▶ Supplied data
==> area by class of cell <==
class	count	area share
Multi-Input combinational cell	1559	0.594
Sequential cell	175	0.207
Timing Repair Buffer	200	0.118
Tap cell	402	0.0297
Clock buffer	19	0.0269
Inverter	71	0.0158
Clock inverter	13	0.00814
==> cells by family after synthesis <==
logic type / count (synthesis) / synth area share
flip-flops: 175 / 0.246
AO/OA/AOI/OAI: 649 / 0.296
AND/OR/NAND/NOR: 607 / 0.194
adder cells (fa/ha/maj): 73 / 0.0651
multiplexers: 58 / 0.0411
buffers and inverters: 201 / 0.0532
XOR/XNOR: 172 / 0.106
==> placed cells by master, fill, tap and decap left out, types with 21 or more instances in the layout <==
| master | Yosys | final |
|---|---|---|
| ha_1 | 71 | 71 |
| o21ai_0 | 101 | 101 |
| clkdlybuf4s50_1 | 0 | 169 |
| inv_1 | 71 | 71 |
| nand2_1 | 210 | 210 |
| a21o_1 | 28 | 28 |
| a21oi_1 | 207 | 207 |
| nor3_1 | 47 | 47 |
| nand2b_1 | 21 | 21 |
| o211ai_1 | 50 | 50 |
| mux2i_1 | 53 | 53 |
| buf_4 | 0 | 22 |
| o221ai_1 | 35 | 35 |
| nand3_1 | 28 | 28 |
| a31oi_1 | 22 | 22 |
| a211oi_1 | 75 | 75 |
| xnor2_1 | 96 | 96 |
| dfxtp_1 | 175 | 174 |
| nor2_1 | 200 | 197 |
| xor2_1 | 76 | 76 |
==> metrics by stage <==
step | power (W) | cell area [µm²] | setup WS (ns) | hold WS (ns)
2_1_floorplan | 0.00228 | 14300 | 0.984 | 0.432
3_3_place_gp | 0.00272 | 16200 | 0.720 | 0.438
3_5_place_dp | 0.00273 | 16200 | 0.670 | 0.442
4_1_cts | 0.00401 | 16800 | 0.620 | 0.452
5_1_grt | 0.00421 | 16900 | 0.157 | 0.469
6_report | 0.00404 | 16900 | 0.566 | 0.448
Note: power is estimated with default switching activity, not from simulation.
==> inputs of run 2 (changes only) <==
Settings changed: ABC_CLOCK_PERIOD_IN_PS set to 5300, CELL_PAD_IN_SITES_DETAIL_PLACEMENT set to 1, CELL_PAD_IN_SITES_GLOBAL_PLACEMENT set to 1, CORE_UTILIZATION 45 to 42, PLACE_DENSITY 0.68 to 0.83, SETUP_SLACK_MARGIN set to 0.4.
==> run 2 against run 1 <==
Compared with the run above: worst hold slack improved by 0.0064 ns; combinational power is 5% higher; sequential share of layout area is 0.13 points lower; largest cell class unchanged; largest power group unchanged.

▶ What this task involves
From the first line to the last, reproduce the material word for word.

▶ Reply to the exercise
==> area by class of cell <==
class	count	area share
Multi-Input combinational cell	1559	0.594
Sequential cell	175	0.207
Timing Repair Buffer	200	0.118
Tap cell	402	0.0297
Clock buffer	19	0.0269
Inverter	71	0.0158
Clock inverter	13	0.00814
==> cells by family after synthesis <==
logic type / count (synthesis) / synth area share
flip-flops: 175 / 0.246
AO/OA/AOI/OAI: 649 / 0.296
AND/OR/NAND/NOR: 607 / 0.194
adder cells (fa/ha/maj): 73 / 0.0651
multiplexers: 58 / 0.0411
buffers and inverters: 201 / 0.0532
XOR/XNOR: 172 / 0.106
==> placed cells by master, fill, tap and decap left out, types with 21 or more instances in the layout <==
| master | Yosys | final |
|---|---|---|
| ha_1 | 71 | 71 |
| o21ai_0 | 101 | 101 |
| clkdlybuf4s50_1 | 0 | 169 |
| inv_1 | 71 | 71 |
| nand2_1 | 210 | 210 |
| a21o_1 | 28 | 28 |
| a21oi_1 | 207 | 207 |
| nor3_1 | 47 | 47 |
| nand2b_1 | 21 | 21 |
| o211ai_1 | 50 | 50 |
| mux2i_1 | 53 | 53 |
| buf_4 | 0 | 22 |
| o221ai_1 | 35 | 35 |
| nand3_1 | 28 | 28 |
| a31oi_1 | 22 | 22 |
| a211oi_1 | 75 | 75 |
| xnor2_1 | 96 | 96 |
| dfxtp_1 | 175 | 174 |
| nor2_1 | 200 | 197 |
| xor2_1 | 76 | 76 |
==> metrics by stage <==
step | power (W) | cell area [µm²] | setup WS (ns) | hold WS (ns)
2_1_floorplan | 0.00228 | 14300 | 0.984 | 0.432
3_3_place_gp | 0.00272 | 16200 | 0.720 | 0.438
3_5_place_dp | 0.00273 | 16200 | 0.670 | 0.442
4_1_cts | 0.00401 | 16800 | 0.620 | 0.452
5_1_grt | 0.00421 | 16900 | 0.157 | 0.469
6_report | 0.00404 | 16900 | 0.566 | 0.448
Note: power is estimated with default switching activity, not from simulation.
==> inputs of run 2 (changes only) <==
Settings changed: ABC_CLOCK_PERIOD_IN_PS set to 5300, CELL_PAD_IN_SITES_DETAIL_PLACEMENT set to 1, CELL_PAD_IN_SITES_GLOBAL_PLACEMENT set to 1, CORE_UTILIZATION 45 to 42, PLACE_DENSITY 0.68 to 0.83, SETUP_SLACK_MARGIN set to 0.4.
==> run 2 against run 1 <==
Compared with the run above: worst hold slack improved by 0.0064 ns; combinational power is 5% higher; sequential share of layout area is 0.13 points lower; largest cell class unchanged; largest power group unchanged.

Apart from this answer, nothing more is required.